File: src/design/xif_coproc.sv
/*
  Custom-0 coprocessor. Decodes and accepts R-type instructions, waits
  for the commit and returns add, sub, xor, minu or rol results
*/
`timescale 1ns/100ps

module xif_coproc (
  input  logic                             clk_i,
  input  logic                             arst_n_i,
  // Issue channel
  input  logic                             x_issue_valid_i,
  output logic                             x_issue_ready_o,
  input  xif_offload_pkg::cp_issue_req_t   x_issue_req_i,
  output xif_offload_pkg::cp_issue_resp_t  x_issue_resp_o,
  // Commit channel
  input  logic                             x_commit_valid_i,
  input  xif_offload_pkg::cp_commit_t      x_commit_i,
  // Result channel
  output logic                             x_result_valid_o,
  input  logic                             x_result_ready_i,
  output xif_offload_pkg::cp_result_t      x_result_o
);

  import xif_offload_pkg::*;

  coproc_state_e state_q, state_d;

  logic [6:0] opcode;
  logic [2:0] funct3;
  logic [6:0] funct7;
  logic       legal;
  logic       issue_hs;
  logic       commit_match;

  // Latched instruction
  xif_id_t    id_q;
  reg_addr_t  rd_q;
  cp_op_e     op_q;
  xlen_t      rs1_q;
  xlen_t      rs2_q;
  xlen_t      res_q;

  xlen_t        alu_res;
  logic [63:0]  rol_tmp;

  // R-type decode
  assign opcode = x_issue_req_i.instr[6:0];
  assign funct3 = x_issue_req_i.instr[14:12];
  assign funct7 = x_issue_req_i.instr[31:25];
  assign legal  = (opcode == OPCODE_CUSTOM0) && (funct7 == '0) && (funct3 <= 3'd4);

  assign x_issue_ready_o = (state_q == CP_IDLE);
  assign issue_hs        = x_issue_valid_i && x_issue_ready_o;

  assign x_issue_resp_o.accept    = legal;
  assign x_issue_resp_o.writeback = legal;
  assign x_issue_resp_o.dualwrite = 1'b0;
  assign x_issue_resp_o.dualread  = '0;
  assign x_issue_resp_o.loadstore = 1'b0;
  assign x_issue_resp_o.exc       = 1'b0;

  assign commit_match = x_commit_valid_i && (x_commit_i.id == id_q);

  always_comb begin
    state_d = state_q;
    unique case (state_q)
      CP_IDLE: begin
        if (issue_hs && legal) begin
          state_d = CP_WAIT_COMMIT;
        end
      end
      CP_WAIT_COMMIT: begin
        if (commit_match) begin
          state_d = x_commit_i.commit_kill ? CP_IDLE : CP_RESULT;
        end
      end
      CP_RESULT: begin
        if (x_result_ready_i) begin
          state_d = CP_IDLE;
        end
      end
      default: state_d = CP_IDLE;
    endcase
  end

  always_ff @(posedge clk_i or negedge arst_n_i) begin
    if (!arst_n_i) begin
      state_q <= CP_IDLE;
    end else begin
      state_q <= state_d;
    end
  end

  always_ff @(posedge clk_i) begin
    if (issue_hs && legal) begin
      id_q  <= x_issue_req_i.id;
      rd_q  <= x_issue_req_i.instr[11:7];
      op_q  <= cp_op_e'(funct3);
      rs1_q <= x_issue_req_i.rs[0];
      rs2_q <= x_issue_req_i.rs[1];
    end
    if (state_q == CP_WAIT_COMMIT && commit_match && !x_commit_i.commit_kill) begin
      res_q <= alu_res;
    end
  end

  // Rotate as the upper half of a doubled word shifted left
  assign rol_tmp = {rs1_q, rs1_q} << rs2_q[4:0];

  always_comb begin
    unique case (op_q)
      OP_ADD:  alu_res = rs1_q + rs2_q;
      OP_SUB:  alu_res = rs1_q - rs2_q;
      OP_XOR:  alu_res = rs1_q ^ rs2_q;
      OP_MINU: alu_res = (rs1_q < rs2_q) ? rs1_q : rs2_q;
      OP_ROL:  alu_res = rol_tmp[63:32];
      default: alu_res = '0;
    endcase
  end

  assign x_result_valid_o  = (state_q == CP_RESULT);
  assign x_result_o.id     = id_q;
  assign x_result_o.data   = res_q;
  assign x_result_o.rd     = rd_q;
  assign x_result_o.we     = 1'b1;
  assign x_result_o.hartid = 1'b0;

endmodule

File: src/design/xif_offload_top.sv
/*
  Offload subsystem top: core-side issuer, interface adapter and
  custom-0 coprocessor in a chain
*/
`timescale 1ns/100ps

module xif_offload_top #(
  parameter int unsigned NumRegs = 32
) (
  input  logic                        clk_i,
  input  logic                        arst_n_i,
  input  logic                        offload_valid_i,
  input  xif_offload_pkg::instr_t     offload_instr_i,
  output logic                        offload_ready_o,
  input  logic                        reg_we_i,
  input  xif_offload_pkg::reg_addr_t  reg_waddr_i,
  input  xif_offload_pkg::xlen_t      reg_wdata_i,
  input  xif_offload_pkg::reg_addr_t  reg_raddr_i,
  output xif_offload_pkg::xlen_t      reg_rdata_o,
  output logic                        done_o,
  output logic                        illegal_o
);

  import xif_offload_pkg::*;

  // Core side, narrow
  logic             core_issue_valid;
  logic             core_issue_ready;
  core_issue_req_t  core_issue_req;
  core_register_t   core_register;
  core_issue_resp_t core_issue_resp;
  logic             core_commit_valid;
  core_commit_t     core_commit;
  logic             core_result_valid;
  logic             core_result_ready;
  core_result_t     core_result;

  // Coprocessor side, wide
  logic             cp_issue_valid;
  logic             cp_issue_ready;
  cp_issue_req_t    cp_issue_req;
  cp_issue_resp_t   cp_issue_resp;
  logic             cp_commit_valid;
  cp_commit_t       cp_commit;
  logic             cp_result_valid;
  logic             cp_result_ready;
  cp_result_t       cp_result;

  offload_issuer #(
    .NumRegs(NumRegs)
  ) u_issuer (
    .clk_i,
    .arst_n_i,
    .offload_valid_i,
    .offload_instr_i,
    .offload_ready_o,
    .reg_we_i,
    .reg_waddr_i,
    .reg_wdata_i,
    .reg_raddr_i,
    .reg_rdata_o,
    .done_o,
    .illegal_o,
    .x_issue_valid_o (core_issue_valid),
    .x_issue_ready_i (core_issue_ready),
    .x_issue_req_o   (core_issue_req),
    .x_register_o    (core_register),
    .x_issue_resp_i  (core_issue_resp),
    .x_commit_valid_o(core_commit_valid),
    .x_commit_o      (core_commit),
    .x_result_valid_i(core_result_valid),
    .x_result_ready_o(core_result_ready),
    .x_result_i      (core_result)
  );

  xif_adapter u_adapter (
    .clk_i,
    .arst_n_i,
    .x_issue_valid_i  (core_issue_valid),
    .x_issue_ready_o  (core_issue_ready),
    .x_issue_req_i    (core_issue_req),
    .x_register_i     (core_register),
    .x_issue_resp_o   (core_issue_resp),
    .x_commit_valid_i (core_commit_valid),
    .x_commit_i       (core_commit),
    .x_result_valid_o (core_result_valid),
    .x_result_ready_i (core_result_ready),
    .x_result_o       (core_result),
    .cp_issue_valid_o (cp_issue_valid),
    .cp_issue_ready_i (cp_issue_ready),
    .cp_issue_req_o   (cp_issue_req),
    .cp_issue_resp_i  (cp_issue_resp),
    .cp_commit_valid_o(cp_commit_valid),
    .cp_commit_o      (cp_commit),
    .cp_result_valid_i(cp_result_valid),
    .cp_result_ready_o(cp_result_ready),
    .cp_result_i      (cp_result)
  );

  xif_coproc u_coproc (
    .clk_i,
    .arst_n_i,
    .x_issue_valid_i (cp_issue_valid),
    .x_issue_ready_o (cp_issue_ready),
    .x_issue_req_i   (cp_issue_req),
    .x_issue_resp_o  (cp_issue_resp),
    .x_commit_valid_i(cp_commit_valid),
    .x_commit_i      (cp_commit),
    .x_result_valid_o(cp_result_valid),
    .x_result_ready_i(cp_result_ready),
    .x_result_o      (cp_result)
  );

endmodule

* * *

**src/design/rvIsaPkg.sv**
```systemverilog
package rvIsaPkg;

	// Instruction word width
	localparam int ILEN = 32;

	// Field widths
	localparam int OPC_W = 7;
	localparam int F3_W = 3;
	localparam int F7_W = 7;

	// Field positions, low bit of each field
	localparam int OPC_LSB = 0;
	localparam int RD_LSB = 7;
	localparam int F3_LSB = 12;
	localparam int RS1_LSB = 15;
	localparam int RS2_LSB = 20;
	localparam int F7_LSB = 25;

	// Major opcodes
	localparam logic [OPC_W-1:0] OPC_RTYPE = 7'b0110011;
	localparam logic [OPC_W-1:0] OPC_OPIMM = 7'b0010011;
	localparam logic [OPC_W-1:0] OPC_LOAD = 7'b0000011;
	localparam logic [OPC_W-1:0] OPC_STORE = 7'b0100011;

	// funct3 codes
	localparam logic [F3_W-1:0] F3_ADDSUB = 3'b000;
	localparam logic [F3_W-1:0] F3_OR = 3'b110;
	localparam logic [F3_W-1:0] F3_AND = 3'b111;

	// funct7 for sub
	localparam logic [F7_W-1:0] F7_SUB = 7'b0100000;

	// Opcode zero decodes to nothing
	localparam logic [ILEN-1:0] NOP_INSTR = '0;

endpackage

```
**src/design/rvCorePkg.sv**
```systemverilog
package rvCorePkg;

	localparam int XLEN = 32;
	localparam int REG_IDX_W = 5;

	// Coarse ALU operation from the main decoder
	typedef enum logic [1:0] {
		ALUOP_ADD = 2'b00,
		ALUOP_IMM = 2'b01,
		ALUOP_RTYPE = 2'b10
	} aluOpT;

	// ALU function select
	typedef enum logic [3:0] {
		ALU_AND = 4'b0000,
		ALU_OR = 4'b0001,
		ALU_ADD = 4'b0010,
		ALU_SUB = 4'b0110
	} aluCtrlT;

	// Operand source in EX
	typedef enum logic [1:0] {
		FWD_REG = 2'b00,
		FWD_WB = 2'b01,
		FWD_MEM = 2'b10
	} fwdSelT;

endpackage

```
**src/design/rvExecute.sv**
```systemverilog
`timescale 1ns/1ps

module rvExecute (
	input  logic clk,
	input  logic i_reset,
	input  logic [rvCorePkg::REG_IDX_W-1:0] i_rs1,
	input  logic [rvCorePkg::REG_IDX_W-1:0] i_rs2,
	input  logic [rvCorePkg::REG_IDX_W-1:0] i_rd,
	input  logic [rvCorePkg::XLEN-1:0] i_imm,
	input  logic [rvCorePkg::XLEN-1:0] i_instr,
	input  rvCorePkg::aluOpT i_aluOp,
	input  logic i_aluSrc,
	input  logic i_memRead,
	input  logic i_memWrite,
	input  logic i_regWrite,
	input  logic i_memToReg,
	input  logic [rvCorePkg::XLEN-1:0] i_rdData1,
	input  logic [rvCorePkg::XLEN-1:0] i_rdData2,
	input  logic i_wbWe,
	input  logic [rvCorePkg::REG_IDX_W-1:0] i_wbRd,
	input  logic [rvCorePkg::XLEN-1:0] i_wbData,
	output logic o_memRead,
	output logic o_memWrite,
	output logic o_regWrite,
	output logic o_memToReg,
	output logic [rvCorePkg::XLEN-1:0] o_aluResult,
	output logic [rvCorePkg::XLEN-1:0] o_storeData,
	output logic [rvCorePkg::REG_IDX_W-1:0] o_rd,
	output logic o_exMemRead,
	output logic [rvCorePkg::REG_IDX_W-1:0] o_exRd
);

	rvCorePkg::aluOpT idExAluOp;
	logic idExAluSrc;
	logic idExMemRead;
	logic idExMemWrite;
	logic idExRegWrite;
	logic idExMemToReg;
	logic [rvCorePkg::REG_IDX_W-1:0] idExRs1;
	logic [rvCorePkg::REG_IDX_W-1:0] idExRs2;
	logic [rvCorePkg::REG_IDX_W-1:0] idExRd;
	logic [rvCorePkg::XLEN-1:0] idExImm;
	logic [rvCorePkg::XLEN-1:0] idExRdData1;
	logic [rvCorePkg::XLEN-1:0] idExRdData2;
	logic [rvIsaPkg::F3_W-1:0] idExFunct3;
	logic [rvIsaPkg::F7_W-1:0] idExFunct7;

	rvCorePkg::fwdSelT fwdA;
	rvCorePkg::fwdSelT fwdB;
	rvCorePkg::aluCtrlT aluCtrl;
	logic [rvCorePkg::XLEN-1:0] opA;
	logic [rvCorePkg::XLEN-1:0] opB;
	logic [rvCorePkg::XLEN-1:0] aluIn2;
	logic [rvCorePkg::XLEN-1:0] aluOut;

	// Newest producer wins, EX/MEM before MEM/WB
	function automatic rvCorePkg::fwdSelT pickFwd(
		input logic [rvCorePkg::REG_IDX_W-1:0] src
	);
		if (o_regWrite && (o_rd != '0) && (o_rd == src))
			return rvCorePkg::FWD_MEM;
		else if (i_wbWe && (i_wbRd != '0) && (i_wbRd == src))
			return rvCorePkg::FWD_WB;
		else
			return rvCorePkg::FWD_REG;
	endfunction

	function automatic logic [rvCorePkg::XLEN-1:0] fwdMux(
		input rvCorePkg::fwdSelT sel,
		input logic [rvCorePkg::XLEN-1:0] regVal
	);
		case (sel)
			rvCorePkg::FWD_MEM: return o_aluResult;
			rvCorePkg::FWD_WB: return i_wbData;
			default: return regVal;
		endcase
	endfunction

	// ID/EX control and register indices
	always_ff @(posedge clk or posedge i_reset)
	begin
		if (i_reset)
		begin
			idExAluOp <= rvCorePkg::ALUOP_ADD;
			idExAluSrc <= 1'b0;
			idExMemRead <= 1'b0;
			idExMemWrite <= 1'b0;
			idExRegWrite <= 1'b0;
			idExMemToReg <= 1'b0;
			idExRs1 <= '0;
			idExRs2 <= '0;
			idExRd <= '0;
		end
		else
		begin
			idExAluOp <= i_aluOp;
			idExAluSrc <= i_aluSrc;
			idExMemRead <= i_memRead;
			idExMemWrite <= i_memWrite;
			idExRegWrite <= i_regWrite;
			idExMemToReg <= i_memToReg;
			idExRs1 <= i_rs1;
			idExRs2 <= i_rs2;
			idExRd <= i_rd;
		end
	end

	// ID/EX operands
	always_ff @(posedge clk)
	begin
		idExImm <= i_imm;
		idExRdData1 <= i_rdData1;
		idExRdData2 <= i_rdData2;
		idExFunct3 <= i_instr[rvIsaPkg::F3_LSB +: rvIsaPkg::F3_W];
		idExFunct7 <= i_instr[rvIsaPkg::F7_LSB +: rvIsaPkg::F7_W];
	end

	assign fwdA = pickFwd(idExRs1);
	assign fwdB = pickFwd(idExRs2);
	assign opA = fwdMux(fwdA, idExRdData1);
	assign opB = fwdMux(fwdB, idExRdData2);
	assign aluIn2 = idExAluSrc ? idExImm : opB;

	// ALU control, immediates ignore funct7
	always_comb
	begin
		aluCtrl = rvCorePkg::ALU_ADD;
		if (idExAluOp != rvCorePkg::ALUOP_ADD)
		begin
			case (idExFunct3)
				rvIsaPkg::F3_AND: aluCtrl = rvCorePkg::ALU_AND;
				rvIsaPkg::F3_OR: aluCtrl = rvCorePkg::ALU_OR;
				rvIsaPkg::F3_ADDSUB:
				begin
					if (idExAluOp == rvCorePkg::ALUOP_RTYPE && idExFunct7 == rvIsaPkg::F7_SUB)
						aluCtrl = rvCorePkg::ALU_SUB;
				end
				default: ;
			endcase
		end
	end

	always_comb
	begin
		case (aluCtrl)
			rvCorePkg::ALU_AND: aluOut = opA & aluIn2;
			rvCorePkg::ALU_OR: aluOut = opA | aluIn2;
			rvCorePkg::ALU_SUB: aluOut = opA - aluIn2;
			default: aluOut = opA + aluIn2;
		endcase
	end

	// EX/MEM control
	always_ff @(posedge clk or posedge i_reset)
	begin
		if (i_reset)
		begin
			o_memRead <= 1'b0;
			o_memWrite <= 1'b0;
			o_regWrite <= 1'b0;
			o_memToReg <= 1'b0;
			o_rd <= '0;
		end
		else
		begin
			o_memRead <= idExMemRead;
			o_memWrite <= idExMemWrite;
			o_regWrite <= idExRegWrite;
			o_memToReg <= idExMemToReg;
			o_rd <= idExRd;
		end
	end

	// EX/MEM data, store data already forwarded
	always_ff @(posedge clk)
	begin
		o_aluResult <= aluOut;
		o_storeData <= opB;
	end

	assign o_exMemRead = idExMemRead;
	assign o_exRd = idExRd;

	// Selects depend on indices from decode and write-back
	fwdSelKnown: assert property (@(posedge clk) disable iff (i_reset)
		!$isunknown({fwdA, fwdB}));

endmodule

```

> [Activity] Please copy each line of the material that contains the word "Field".

> [Response area]
	// Field widths
	// Field positions, low bit of each field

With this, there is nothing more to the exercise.